Testing for mutations in the EMD gene can provide valuable health information and resources for individuals and families who are affected by Emery-Dreifuss muscular dystrophy. One of the main resources for genetic information is the PubMed database, which provides access to a vast collection of scientific articles and references on genes, mutations, and diseases. The Online Mendelian Inheritance in Man (OMIM) database is another valuable resource that catalogs genetic conditions and provides information on the genes and mutations associated with these conditions.

There are also additional resources available, such as the Emery-Dreifuss Muscular Dystrophy Registry, which collects data on individuals with Emery-Dreifuss muscular dystrophy and provides support and information for affected individuals and their families. These resources can help individuals and healthcare providers stay updated on the latest research and developments in the field of Emery-Dreifuss muscular dystrophy and related genetic conditions.

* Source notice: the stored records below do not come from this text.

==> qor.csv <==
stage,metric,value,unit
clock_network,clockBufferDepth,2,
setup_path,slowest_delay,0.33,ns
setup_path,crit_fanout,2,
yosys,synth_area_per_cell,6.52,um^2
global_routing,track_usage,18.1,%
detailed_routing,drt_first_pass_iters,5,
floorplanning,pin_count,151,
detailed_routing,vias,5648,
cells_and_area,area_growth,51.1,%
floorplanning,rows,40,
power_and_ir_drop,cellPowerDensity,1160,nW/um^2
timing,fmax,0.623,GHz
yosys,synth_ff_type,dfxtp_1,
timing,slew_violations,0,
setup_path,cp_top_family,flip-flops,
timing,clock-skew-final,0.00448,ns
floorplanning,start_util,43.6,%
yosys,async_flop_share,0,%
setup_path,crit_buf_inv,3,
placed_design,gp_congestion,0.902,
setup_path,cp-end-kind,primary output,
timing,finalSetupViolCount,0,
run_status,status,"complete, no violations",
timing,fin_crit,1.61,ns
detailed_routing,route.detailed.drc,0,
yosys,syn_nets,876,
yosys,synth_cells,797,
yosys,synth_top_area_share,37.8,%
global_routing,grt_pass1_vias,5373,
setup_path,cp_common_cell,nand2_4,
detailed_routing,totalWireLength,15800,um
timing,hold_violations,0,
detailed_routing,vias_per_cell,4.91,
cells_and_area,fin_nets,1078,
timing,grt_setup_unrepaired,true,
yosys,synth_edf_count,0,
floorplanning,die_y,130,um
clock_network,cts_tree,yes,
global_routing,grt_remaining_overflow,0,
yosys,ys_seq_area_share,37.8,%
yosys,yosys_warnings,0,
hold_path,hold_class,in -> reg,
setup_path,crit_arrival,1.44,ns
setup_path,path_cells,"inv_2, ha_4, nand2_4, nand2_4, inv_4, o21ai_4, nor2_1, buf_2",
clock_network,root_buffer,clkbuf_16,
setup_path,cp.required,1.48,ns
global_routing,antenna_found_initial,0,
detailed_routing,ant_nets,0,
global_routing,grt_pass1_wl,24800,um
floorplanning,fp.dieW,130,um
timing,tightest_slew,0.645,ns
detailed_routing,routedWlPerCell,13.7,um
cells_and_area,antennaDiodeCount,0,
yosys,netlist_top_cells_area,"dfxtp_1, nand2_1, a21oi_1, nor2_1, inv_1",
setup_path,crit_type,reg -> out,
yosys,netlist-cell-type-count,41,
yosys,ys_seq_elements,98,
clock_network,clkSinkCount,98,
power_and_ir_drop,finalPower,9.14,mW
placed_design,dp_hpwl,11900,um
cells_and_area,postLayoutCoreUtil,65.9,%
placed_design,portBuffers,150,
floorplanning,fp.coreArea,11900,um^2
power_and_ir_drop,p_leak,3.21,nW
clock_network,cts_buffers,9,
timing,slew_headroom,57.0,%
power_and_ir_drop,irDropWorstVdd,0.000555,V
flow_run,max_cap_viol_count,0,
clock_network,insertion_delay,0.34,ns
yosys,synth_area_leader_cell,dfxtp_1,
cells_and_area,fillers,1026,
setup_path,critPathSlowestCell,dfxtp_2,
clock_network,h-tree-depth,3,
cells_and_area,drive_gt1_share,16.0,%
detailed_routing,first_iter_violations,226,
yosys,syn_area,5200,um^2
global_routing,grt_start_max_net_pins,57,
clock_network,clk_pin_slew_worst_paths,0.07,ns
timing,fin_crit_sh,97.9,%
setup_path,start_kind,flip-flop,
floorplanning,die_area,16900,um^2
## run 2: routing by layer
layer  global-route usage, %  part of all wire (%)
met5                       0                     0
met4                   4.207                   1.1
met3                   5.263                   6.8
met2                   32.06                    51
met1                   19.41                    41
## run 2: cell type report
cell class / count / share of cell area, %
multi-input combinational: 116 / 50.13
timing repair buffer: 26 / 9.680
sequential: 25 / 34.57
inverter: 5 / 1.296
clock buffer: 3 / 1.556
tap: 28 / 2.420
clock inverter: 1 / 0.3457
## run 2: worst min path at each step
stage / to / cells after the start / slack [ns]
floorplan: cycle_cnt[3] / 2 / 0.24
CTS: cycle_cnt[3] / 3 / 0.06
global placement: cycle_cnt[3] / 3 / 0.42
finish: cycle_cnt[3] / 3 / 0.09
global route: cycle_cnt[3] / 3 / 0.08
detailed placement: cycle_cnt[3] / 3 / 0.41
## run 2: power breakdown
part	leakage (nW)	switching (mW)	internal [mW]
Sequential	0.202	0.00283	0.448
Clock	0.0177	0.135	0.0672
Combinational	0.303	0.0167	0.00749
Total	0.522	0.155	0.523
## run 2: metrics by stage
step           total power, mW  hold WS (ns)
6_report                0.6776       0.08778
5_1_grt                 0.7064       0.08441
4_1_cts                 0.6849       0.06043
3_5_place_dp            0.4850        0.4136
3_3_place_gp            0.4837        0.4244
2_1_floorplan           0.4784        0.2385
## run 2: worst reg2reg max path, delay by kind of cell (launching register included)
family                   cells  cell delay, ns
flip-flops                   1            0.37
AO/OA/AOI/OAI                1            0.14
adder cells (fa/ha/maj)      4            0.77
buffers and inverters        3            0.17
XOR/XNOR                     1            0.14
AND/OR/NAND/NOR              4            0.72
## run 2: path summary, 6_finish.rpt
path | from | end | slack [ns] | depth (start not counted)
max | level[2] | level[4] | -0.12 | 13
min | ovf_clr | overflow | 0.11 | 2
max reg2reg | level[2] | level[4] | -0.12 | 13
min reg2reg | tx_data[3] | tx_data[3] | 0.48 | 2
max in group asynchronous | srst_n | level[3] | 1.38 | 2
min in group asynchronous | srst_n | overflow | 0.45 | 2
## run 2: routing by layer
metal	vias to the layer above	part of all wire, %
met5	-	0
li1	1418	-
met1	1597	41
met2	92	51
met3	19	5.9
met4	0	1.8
### src/rtl/bp_cfg_buffered_mc.sv
// bp_cfg_buffered_mc: multi-channel buffered front end for one cfg/mem endpoint.
// Per-channel command FIFOs feed a round-robin arbiter. An order FIFO records the
// channel of each issued command so that in-order responses go back to their owner.
// Optional feature macro: BP_CFG_BUFFERED_MC_PERF_EN adds per-channel issue counters.
module bp_cfg_buffered_mc #(
  parameter int num_ch_p          = 2,
  parameter int msg_width_p       = 128,
  parameter int cmd_els_p         = 2,
  parameter int resp_els_p        = 2,
  parameter int max_outstanding_p = 4
) (
  input  logic                            clk_i,
  input  logic                            reset_n_i,
  input  logic [num_ch_p*msg_width_p-1:0] mem_cmd_i,
  input  logic [num_ch_p-1:0]             mem_cmd_v_i,
  output logic [num_ch_p-1:0]             mem_cmd_ready_o,
  output logic [num_ch_p*msg_width_p-1:0] mem_resp_o,
  output logic [num_ch_p-1:0]             mem_resp_v_o,
  input  logic [num_ch_p-1:0]             mem_resp_yumi_i,
  output logic [msg_width_p-1:0]          ep_cmd_o,
  output logic                            ep_cmd_v_o,
  input  logic                            ep_cmd_yumi_i,
  input  logic [msg_width_p-1:0]          ep_resp_i,
  input  logic                            ep_resp_v_i,
  output logic                            ep_resp_ready_o,
  output logic [num_ch_p*32-1:0]          perf_issue_o
);

  localparam int CH_W = (num_ch_p > 1) ? $clog2(num_ch_p) : 1;
  localparam int CP_W = $clog2(cmd_els_p);
  localparam int CC_W = $clog2(cmd_els_p + 1);
  localparam int RP_W = $clog2(resp_els_p);
  localparam int RC_W = $clog2(resp_els_p + 1);
  localparam int OP_W = (max_outstanding_p > 1) ? $clog2(max_outstanding_p) : 1;
  localparam int OC_W = $clog2(max_outstanding_p + 1);

  typedef enum logic {ST_IDLE = 1'b0, ST_LOCKED = 1'b1} arb_state_e;

  logic [msg_width_p-1:0] w_cmd_head [num_ch_p];
  logic [num_ch_p-1:0]    w_cmd_empty;
  logic [num_ch_p-1:0]    w_cmd_pop;

  arb_state_e             r_state, w_state_nxt;
  logic [CH_W-1:0]        r_grant, w_grant, r_rr;
  logic                   w_gnt_v, w_issue, w_found;
  logic [CH_W:0]          w_scan;

  logic [CH_W-1:0]        r_ord_q [max_outstanding_p];
  logic [OP_W-1:0]        r_ord_rd, r_ord_wr;
  logic [OC_W-1:0]        r_ord_cnt;
  logic                   w_ord_full;
  logic [CH_W-1:0]        w_ord_head;

  logic [msg_width_p-1:0] r_resp_q [resp_els_p];
  logic [RP_W-1:0]        r_resp_rd, r_resp_wr;
  logic [RC_W-1:0]        r_resp_cnt;
  logic                   w_resp_push, w_resp_pop, w_resp_nonempty;
  logic [num_ch_p-1:0]    w_resp_v;

  for (genvar c = 0; c < num_ch_p; c++) begin : g_ch
    logic [msg_width_p-1:0] r_mem [cmd_els_p];
    logic [CP_W-1:0]        r_rd, r_wr;
    logic [CC_W-1:0]        r_cnt;
    logic                   w_push;

    assign mem_cmd_ready_o[c] = (r_cnt != CC_W'(cmd_els_p));
    assign w_push             = mem_cmd_v_i[c] & mem_cmd_ready_o[c];
    assign w_cmd_empty[c]     = (r_cnt == '0);
    assign w_cmd_head[c]      = r_mem[r_rd];
    assign w_cmd_pop[c]       = w_issue & (w_grant == CH_W'(c));

    // Command FIFO pointers and occupancy; push and pop may coincide
    always_ff @(posedge clk_i or negedge reset_n_i) begin
      if (!reset_n_i) begin
        r_rd  <= '0;
        r_wr  <= '0;
        r_cnt <= '0;
      end else begin
        if (w_push)
          r_wr <= (r_wr == CP_W'(cmd_els_p - 1)) ? '0 : r_wr + CP_W'(1);
        if (w_cmd_pop[c])
          r_rd <= (r_rd == CP_W'(cmd_els_p - 1)) ? '0 : r_rd + CP_W'(1);
        if (w_push && !w_cmd_pop[c])
          r_cnt <= r_cnt + CC_W'(1);
        else if (!w_push && w_cmd_pop[c])
          r_cnt <= r_cnt - CC_W'(1);
      end
    end

    // Command payload storage, no reset needed
    always_ff @(posedge clk_i) begin
      if (w_push)
        r_mem[r_wr] <= mem_cmd_i[c*msg_width_p +: msg_width_p];
    end
  end

  // Arbiter: round-robin pick in IDLE, hold the grant in LOCKED until yumi
  always_comb begin
    w_state_nxt = r_state;
    w_grant     = r_grant;
    w_gnt_v     = 1'b0;
    w_found     = 1'b0;
    w_scan      = '0;
    case (r_state)
      ST_IDLE: begin
        if (!w_ord_full) begin
          for (int i = 0; i < num_ch_p; i++) begin
            w_scan = {1'b0, r_rr} + (CH_W+1)'(i);
            if (w_scan >= (CH_W+1)'(num_ch_p))
              w_scan = w_scan - (CH_W+1)'(num_ch_p);
            if (!w_found && !w_cmd_empty[w_scan[CH_W-1:0]]) begin
              w_found = 1'b1;
              w_grant = w_scan[CH_W-1:0];
            end
          end
        end
        w_gnt_v = w_found;
        if (w_found && !ep_cmd_yumi_i)
          w_state_nxt = ST_LOCKED;
      end
      default: begin
        w_gnt_v = 1'b1;
        if (ep_cmd_yumi_i)
          w_state_nxt = ST_IDLE;
      end
    endcase
  end

  assign w_issue    = w_gnt_v & ep_cmd_yumi_i;
  assign ep_cmd_v_o = w_gnt_v;
  assign ep_cmd_o   = w_cmd_head[w_grant];

  // Arbiter state, held grant and round-robin pointer
  always_ff @(posedge clk_i or negedge reset_n_i) begin
    if (!reset_n_i) begin
      r_state <= ST_IDLE;
      r_grant <= '0;
      r_rr    <= '0;
    end else begin
      r_state <= w_state_nxt;
      r_grant <= w_grant;
      if (w_issue)
        r_rr <= (w_grant == CH_W'(num_ch_p - 1)) ? '0 : w_grant + CH_W'(1);
    end
  end

  assign w_ord_full = (r_ord_cnt == OC_W'(max_outstanding_p));
  assign w_ord_head = r_ord_q[r_ord_rd];

  // Order FIFO control: push on issue, pop on response consume
  always_ff @(posedge clk_i or negedge reset_n_i) begin
    if (!reset_n_i) begin
      r_ord_rd  <= '0;
      r_ord_wr  <= '0;
      r_ord_cnt <= '0;
    end else begin
      if (w_issue)
        r_ord_wr <= (r_ord_wr == OP_W'(max_outstanding_p - 1)) ? '0 : r_ord_wr + OP_W'(1);
      if (w_resp_pop)
        r_ord_rd <= (r_ord_rd == OP_W'(max_outstanding_p - 1)) ? '0 : r_ord_rd + OP_W'(1);
      if (w_issue && !w_resp_pop)
        r_ord_cnt <= r_ord_cnt + OC_W'(1);
      else if (!w_issue && w_resp_pop)
        r_ord_cnt <= r_ord_cnt - OC_W'(1);
    end
  end

  // Order FIFO storage of issuing channel ids
  always_ff @(posedge clk_i) begin
    if (w_issue)
      r_ord_q[r_ord_wr] <= w_grant;
  end

  assign ep_resp_ready_o = (r_resp_cnt != RC_W'(resp_els_p));
  assign w_resp_push     = ep_resp_v_i & ep_resp_ready_o;
  assign w_resp_nonempty = (r_resp_cnt != '0);
  assign w_resp_pop      = w_resp_nonempty & mem_resp_yumi_i[w_ord_head];

  // Response FIFO control
  always_ff @(posedge clk_i or negedge reset_n_i) begin
    if (!reset_n_i) begin
      r_resp_rd  <= '0;
      r_resp_wr  <= '0;
      r_resp_cnt <= '0;
    end else begin
      if (w_resp_push)
        r_resp_wr <= (r_resp_wr == RP_W'(resp_els_p - 1)) ? '0 : r_resp_wr + RP_W'(1);
      if (w_resp_pop)
        r_resp_rd <= (r_resp_rd == RP_W'(resp_els_p - 1)) ? '0 : r_resp_rd + RP_W'(1);
      if (w_resp_push && !w_resp_pop)
        r_resp_cnt <= r_resp_cnt + RC_W'(1);
      else if (!w_resp_push && w_resp_pop)
        r_resp_cnt <= r_resp_cnt - RC_W'(1);
    end
  end

  // Response payload storage
  always_ff @(posedge clk_i) begin
    if (w_resp_push)
      r_resp_q[r_resp_wr] <= ep_resp_i;
  end

  // Head response is offered only to the channel that issued it
  always_comb begin
    w_resp_v = '0;
    if (w_resp_nonempty)
      w_resp_v[w_ord_head] = 1'b1;
  end

  assign mem_resp_v_o = w_resp_v;
  assign mem_resp_o   = {num_ch_p{r_resp_q[r_resp_rd]}};

`ifdef BP_CFG_BUFFERED_MC_PERF_EN
  logic [31:0] r_perf [num_ch_p];

  // Saturating per-channel issue counters
  always_ff @(posedge clk_i or negedge reset_n_i) begin
    if (!reset_n_i) begin
      for (int c = 0; c < num_ch_p; c++)
        r_perf[c] <= '0;
    end else begin
      for (int c = 0; c < num_ch_p; c++)
        if (w_cmd_pop[c] && (r_perf[c] != 32'hFFFF_FFFF))
          r_perf[c] <= r_perf[c] + 32'd1;
    end
  end

  for (genvar c = 0; c < num_ch_p; c++) begin : g_perf
    assign perf_issue_o[c*32 +: 32] = r_perf[c];
  end
`else
  assign perf_issue_o = '0;
`endif

  a_cmd_yumi_needs_v: assert property (@(posedge clk_i) disable iff (!reset_n_i)
    ep_cmd_yumi_i |-> ep_cmd_v_o);
  a_resp_needs_order: assert property (@(posedge clk_i) disable iff (!reset_n_i)
    ep_resp_v_i |-> (r_ord_cnt != '0));
  a_resp_yumi_needs_v: assert property (@(posedge clk_i) disable iff (!reset_n_i)
    (mem_resp_yumi_i & ~mem_resp_v_o) == '0);

endmodule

Understanding the functions of the EMD gene and the proteins it produces is crucial for researchers and healthcare providers working in the field of genetics and muscular dystrophy. By studying the changes in the EMD gene and its variants, scientists can gain insights into the underlying mechanisms of Emery-Dreifuss muscular dystrophy and other related diseases.

In conclusion, the EMD gene, also known as emerin, plays a crucial role in regulating various cellular functions and is associated with the development of Emery-Dreifuss muscular dystrophy. Testing for mutations in this gene can provide valuable health information and resources for individuals and families affected by this condition. Researchers and healthcare providers can access various databases and resources, such as PubMed and OMIM, to gather crucial information on genes, mutations, and diseases. By studying the functions and variants of the EMD gene, scientists can further our understanding of Emery-Dreifuss muscular dystrophy and related genetic conditions.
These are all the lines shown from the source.